Obtaining molecule COM in body frame coordinate system

Dear LAMMPS users,
I’m not exactly sure of where to post this and that’s why I’m posting in the general discussion. So, I’m studying anisotropic diffusion of the COM of an organic molecule and as a result need to convert the COM in the world frame to body frame. My understanding is that compute com/chunk calculates in world frame, but I can’t find a compute in LAMMPS that does this in body frame.
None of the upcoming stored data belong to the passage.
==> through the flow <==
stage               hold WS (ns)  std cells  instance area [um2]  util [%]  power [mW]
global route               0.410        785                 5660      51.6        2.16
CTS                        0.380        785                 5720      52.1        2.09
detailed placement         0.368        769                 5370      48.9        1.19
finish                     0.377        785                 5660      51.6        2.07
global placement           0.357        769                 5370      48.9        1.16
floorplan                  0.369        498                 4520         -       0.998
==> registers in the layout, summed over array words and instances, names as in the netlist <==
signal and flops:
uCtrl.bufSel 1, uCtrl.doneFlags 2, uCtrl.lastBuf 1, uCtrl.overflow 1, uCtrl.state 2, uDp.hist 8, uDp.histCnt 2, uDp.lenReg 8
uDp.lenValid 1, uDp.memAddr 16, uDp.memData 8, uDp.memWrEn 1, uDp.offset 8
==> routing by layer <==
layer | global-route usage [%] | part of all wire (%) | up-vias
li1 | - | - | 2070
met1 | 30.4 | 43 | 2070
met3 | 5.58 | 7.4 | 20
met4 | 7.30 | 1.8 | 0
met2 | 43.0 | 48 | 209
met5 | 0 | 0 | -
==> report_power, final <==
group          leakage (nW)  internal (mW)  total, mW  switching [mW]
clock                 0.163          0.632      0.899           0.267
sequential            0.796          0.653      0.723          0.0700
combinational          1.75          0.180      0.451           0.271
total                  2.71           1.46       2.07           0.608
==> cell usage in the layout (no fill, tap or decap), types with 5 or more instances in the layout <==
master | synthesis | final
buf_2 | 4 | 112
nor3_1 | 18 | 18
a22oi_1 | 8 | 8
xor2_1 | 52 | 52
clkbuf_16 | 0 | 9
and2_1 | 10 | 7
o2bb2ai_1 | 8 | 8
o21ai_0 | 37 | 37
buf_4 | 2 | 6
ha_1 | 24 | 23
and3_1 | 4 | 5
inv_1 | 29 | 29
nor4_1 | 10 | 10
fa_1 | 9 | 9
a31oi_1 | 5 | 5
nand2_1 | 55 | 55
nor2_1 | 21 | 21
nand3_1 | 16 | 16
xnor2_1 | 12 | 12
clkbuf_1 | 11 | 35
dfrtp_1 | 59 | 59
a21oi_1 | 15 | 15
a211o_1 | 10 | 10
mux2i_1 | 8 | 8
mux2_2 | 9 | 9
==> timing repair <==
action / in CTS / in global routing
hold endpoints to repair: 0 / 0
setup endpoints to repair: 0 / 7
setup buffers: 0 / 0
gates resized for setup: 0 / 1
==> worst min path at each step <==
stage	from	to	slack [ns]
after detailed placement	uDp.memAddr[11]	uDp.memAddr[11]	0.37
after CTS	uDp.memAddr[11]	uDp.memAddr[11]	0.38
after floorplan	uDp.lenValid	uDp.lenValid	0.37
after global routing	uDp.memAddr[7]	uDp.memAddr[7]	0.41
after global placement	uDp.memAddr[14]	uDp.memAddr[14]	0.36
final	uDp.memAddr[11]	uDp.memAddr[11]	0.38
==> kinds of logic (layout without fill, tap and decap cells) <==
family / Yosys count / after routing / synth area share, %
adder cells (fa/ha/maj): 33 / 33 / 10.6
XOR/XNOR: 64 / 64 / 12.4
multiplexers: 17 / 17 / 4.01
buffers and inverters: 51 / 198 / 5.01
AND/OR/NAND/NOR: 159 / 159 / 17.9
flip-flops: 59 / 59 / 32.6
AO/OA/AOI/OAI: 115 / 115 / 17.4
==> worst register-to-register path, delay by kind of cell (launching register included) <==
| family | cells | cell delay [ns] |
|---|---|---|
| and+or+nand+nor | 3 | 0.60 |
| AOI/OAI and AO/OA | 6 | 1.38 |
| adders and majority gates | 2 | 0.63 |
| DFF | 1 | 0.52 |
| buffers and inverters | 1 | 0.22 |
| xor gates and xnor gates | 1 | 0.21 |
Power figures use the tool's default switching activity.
`config.mk`:
```
export PLATFORM = sky130hd
export DESIGN_NAME = baud_tick_gen
export DESIGN_NICKNAME = d
export VERILOG_FILES = /design/src/rtl/baud_pkg.sv /design/src/rtl/baud_cfg_regs.sv /design/src/rtl/baud_prescaler.sv /design/src/rtl/baud_bit_phase.sv /design/src/rtl/baud_tick_gen.sv
export SDC_FILE = /design/constraint.sdc
export NUM_CORES = 1
export LEC_CHECK = 0
export BUFFER_PORTS_ARGS = -buffer_cell sky130_fd_sc_hd__buf_2
export CORE_UTILIZATION = 53
export DETAILED_ROUTE_END_ITERATION = 10
export HOLD_SLACK_MARGIN = 0.15
export MAX_ROUTING_LAYER = met4
export PLACE_DENSITY = 0.7
export SETUP_SLACK_MARGIN = 0.02
export SLEW_MARGIN = 5
export SYNTH_ARGS = -nofsm -noshare
export SYNTH_HDL_FRONTEND = slang
export SYNTH_SLANG_ARGS = --single-unit
export TNS_END_PERCENT = 1
```
`constraint.sdc`:
```
create_clock -name clk -period 9.4 [get_ports clk]
set_input_delay 1.41 -clock clk [delete_from_list [all_inputs] [get_ports clk]]
set_output_delay 1.41 -clock clk [all_outputs]
set_load 0.03 [all_outputs]
```
**config.mk**
```make
export PLATFORM = sky130hd
export DESIGN_NAME = trace_capture_buf
export DESIGN_NICKNAME = d
export VERILOG_FILES = /design/src/rtl/tcb_pkg.sv /design/src/rtl/tcb_ram.sv /design/src/rtl/tcb_capture.sv /design/src/rtl/tcb_readout.sv /design/src/rtl/trace_capture_buf.sv
export SDC_FILE = /design/constraint.sdc
export NUM_CORES = 1
export LEC_CHECK = 0
export BUFFER_PORTS_ARGS = -buffer_cell sky130_fd_sc_hd__buf_2
export CAP_MARGIN = 20
export CORE_MARGIN = 3
export CORE_UTILIZATION = 23
export CTS_CLUSTER_SIZE = 20
export DETAILED_ROUTE_END_ITERATION = 12
export GPL_ROUTABILITY_DRIVEN = 0
export PLACE_DENSITY = 0.43
export SLEW_MARGIN = 20
export SYNTH_ARGS = -nofsm -noshare
export SYNTH_HDL_FRONTEND = slang
export SYNTH_SLANG_ARGS = --single-unit
```
**constraint.sdc**
```tcl
create_clock -name clk -period 4.7 [get_ports clk]
set_input_delay 0.47 -clock clk [delete_from_list [all_inputs] [get_ports clk]]
set_output_delay 0.47 -clock clk [all_outputs]
set_load 0.005 [all_outputs]
```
As a result, I’m planning to post process by calculating the moment of inertia of the molecules in LAMMPS, obtain the eigenvector (corresponding to the biggest eigenvalue) and calculate the angle that this eigenvector makes with the simulation box’s x-axis. This angle will then be fed into my rotation matrix (for rotation in x-y plane)

Where I need clarification with is this:

1. When LAMMPS calculate moment of inertia, does it translate the origin to the COM of the molecules?
2. If it does, how can one obtain this displacement vector?
3. Is there a more efficient way to do this whole coordinate transformation in LAMMPS?

Thanks a lot.

A quick look at the code confirms (as we would expect) that compute inertia/chunk calculates the inertia tensor relative to the centre of mass of the chunk, and in the frame of the box (or world).

I am not aware of any inbuilt LAMMPS functions for calculating the principal frame from this tensor, but it should not be too difficult for you to “roll your own” (e.g. 3d - Analytical expression for the eigenvectors of a 3x3 real, symmetric matrix? - Signal Processing Stack Exchange)

Thank you very much for your response. I really appreciate it.